= Records for the task =
+++

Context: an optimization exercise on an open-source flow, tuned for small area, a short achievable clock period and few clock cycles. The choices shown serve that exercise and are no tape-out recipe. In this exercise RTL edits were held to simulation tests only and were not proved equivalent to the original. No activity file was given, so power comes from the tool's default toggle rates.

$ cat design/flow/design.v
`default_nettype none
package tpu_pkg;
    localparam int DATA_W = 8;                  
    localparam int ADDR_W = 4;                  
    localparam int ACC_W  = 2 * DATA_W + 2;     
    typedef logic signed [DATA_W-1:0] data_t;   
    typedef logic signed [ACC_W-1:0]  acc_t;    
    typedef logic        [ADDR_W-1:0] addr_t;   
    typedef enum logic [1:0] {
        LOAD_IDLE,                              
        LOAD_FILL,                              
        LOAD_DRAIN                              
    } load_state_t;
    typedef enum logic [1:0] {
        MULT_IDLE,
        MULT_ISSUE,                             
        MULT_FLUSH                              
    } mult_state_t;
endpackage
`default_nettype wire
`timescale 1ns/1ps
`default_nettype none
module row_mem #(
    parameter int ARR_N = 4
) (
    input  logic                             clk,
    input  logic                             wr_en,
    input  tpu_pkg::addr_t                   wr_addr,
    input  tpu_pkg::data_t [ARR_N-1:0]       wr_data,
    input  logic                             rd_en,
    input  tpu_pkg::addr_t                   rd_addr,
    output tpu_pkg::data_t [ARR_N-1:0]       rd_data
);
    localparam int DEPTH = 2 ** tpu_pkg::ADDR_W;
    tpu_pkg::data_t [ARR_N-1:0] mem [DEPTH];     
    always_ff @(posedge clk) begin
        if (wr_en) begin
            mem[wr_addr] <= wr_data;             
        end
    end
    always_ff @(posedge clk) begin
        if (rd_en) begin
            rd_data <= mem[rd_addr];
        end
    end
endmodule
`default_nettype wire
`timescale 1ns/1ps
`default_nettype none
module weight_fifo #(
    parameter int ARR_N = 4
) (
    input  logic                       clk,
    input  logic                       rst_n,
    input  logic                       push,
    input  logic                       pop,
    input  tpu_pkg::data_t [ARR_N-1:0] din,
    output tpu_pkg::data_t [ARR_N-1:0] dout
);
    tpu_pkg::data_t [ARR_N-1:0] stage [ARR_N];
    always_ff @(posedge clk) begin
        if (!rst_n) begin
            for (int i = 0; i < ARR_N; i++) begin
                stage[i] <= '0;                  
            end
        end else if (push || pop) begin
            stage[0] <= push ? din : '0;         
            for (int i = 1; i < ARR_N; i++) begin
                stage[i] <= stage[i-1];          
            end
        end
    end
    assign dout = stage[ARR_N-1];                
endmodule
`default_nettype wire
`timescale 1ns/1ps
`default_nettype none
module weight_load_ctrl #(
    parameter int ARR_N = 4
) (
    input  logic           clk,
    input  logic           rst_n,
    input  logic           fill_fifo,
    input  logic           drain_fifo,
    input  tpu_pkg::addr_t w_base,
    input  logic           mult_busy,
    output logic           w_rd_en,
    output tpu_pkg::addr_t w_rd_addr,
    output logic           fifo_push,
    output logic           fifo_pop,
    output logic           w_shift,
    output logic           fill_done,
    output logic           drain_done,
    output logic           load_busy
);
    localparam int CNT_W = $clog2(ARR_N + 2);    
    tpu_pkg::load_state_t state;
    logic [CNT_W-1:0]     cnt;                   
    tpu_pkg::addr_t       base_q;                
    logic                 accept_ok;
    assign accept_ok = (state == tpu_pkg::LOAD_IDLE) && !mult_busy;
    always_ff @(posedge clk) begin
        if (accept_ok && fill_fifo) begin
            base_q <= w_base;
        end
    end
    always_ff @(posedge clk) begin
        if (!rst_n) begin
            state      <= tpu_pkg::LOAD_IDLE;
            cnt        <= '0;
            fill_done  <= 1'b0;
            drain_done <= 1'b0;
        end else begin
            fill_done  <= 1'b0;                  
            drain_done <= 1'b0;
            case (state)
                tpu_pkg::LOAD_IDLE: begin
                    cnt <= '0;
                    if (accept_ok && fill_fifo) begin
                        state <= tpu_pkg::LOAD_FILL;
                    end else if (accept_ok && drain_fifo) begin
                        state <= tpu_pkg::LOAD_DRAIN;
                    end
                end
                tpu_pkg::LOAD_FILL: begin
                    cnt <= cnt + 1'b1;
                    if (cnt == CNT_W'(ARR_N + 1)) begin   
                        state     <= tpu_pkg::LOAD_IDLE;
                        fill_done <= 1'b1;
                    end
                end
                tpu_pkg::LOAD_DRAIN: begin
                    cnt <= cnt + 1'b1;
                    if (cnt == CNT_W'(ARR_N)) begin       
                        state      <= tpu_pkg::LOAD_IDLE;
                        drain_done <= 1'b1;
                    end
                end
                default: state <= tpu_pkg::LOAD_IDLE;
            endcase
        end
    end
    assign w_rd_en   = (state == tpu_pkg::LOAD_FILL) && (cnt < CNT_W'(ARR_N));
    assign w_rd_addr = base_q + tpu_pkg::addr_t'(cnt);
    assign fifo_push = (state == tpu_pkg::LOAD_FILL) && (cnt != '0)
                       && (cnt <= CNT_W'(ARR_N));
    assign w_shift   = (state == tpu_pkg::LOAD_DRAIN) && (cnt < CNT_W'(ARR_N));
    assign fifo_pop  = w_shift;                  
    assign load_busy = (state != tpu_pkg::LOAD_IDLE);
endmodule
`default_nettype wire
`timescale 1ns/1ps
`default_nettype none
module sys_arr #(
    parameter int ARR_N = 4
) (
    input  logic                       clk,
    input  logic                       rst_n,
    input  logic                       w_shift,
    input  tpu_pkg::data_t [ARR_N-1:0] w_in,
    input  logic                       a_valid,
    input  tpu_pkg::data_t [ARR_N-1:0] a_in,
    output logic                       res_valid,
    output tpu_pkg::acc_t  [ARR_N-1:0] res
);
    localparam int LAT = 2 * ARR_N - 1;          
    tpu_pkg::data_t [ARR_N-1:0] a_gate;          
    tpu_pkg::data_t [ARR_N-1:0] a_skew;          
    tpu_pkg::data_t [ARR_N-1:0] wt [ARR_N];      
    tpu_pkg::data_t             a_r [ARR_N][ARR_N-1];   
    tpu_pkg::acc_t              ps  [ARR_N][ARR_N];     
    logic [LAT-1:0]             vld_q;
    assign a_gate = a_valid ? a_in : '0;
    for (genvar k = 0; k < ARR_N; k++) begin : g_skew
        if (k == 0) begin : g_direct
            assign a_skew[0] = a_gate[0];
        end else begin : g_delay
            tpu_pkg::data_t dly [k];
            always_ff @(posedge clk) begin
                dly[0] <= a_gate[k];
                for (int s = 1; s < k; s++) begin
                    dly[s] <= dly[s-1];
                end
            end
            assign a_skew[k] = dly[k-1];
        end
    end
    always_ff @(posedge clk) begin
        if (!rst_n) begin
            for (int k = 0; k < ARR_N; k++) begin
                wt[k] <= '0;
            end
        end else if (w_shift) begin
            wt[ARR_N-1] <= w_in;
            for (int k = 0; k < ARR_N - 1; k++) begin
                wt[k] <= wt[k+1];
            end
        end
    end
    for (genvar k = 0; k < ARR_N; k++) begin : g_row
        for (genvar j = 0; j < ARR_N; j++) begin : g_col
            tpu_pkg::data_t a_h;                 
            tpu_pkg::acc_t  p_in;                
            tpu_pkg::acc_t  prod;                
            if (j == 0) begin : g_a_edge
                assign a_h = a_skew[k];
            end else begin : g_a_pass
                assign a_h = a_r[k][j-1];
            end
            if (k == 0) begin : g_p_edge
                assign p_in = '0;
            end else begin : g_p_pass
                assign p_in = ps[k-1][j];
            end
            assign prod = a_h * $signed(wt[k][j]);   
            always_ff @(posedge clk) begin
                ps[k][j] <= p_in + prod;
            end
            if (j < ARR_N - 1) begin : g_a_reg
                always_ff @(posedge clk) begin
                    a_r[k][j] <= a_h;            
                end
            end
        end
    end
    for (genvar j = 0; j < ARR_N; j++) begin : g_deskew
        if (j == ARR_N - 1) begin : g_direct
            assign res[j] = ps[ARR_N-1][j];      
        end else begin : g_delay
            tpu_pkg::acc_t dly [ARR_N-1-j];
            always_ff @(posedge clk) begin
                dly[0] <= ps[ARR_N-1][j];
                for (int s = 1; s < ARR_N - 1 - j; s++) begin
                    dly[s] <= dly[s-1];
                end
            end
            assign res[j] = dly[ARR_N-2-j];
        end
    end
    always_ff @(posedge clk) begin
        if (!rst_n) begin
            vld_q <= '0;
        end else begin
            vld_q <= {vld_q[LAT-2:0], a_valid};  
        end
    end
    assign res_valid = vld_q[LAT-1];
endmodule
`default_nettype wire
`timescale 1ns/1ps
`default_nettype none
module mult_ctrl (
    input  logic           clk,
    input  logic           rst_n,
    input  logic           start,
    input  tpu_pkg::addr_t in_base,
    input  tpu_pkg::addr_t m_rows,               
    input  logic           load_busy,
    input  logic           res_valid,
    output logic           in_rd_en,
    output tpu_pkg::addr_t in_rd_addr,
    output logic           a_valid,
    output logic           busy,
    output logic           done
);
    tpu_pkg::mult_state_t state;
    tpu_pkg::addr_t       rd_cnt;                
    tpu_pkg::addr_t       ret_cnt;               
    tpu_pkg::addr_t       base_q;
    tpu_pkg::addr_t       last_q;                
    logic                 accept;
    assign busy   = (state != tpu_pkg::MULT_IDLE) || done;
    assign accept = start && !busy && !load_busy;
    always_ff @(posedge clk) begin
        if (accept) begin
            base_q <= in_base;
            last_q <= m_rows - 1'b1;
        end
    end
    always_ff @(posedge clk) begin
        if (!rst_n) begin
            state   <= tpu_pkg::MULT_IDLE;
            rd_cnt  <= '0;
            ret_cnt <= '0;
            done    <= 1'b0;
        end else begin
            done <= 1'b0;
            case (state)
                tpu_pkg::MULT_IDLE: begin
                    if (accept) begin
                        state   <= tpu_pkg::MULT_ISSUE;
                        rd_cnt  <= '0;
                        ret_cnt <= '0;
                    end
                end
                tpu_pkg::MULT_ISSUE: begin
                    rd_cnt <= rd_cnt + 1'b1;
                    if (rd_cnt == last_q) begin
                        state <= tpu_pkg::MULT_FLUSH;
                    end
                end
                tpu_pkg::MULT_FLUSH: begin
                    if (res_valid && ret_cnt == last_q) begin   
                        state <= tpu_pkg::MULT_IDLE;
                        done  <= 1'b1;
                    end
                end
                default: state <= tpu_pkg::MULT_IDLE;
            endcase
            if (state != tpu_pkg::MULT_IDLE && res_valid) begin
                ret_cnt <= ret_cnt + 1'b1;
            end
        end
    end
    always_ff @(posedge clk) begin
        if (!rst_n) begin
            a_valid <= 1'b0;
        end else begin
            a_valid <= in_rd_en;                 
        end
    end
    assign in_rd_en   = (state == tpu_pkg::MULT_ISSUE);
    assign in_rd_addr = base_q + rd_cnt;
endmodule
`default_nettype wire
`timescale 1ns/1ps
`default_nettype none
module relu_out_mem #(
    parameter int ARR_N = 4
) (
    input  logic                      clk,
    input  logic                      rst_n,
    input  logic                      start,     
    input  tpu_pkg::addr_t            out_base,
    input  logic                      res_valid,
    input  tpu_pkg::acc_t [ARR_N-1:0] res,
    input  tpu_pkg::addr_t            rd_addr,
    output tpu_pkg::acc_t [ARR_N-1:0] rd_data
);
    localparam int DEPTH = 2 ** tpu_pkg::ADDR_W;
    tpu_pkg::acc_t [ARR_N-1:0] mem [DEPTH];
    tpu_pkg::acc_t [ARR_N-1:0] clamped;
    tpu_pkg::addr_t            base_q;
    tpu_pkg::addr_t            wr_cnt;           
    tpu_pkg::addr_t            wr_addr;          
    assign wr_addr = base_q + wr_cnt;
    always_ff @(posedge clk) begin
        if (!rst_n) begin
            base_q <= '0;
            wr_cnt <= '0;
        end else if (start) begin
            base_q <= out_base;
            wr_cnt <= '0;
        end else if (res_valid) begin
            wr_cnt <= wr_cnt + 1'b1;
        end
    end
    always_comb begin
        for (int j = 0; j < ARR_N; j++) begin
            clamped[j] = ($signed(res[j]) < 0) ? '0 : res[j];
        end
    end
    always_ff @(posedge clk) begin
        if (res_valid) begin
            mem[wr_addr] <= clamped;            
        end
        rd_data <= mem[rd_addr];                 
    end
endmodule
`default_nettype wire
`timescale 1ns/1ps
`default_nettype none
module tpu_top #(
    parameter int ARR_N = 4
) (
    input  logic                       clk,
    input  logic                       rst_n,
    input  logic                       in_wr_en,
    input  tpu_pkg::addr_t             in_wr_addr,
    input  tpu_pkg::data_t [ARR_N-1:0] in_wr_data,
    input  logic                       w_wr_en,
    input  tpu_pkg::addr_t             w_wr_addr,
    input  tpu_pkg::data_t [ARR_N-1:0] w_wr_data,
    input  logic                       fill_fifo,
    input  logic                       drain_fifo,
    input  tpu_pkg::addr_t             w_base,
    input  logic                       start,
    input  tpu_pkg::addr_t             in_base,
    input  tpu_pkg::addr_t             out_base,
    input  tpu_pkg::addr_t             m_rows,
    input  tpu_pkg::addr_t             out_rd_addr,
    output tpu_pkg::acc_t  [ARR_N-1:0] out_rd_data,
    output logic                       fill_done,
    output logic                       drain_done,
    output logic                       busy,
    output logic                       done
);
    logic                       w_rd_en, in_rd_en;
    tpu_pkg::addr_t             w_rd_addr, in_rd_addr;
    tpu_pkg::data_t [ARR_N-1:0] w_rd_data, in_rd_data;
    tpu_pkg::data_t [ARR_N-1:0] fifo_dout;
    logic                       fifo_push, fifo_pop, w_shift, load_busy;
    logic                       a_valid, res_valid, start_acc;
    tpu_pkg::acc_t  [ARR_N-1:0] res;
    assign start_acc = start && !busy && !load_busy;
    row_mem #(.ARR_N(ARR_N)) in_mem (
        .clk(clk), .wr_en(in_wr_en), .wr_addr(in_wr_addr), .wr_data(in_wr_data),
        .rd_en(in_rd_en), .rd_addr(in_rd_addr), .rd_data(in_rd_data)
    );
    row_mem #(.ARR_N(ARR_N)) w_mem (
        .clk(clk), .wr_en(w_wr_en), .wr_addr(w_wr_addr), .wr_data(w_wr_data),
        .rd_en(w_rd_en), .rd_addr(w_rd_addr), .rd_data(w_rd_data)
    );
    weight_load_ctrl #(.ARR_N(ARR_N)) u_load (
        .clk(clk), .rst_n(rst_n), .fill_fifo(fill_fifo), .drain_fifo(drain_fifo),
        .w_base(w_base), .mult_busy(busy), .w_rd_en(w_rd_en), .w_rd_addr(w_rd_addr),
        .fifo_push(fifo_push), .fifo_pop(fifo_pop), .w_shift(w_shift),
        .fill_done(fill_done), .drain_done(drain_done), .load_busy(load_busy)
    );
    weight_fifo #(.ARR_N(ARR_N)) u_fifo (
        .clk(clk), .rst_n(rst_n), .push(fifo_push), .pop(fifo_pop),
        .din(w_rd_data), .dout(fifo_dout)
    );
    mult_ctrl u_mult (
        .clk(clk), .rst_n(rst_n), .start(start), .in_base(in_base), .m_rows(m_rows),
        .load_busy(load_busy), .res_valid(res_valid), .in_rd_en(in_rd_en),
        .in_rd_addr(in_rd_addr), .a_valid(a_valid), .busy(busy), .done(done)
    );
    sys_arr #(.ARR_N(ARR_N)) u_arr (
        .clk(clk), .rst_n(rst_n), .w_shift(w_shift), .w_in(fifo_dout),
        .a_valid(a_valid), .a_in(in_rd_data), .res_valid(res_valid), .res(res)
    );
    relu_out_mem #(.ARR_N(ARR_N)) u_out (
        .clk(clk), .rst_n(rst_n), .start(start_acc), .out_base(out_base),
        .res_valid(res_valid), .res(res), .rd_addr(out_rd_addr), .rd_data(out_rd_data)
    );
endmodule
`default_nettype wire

+++

= Your assignment =
Set down, exactly as they appear above, all lines from the one that has "tpu_pkg::data_t dly [k];" down to the one that has "tpu_pkg::data_t a_h;", including those two and no others.

= Exercise result =
            tpu_pkg::data_t dly [k];
            always_ff @(posedge clk) begin
                dly[0] <= a_gate[k];
                for (int s = 1; s < k; s++) begin
                    dly[s] <= dly[s-1];
                end
            end
            assign a_skew[k] = dly[k-1];
        end
    end
    always_ff @(posedge clk) begin
        if (!rst_n) begin
            for (int k = 0; k < ARR_N; k++) begin
                wt[k] <= '0;
            end
        end else if (w_shift) begin
            wt[ARR_N-1] <= w_in;
            for (int k = 0; k < ARR_N - 1; k++) begin
                wt[k] <= wt[k+1];
            end
        end
    end
    for (genvar k = 0; k < ARR_N; k++) begin : g_row
        for (genvar j = 0; j < ARR_N; j++) begin : g_col
            tpu_pkg::data_t a_h;                 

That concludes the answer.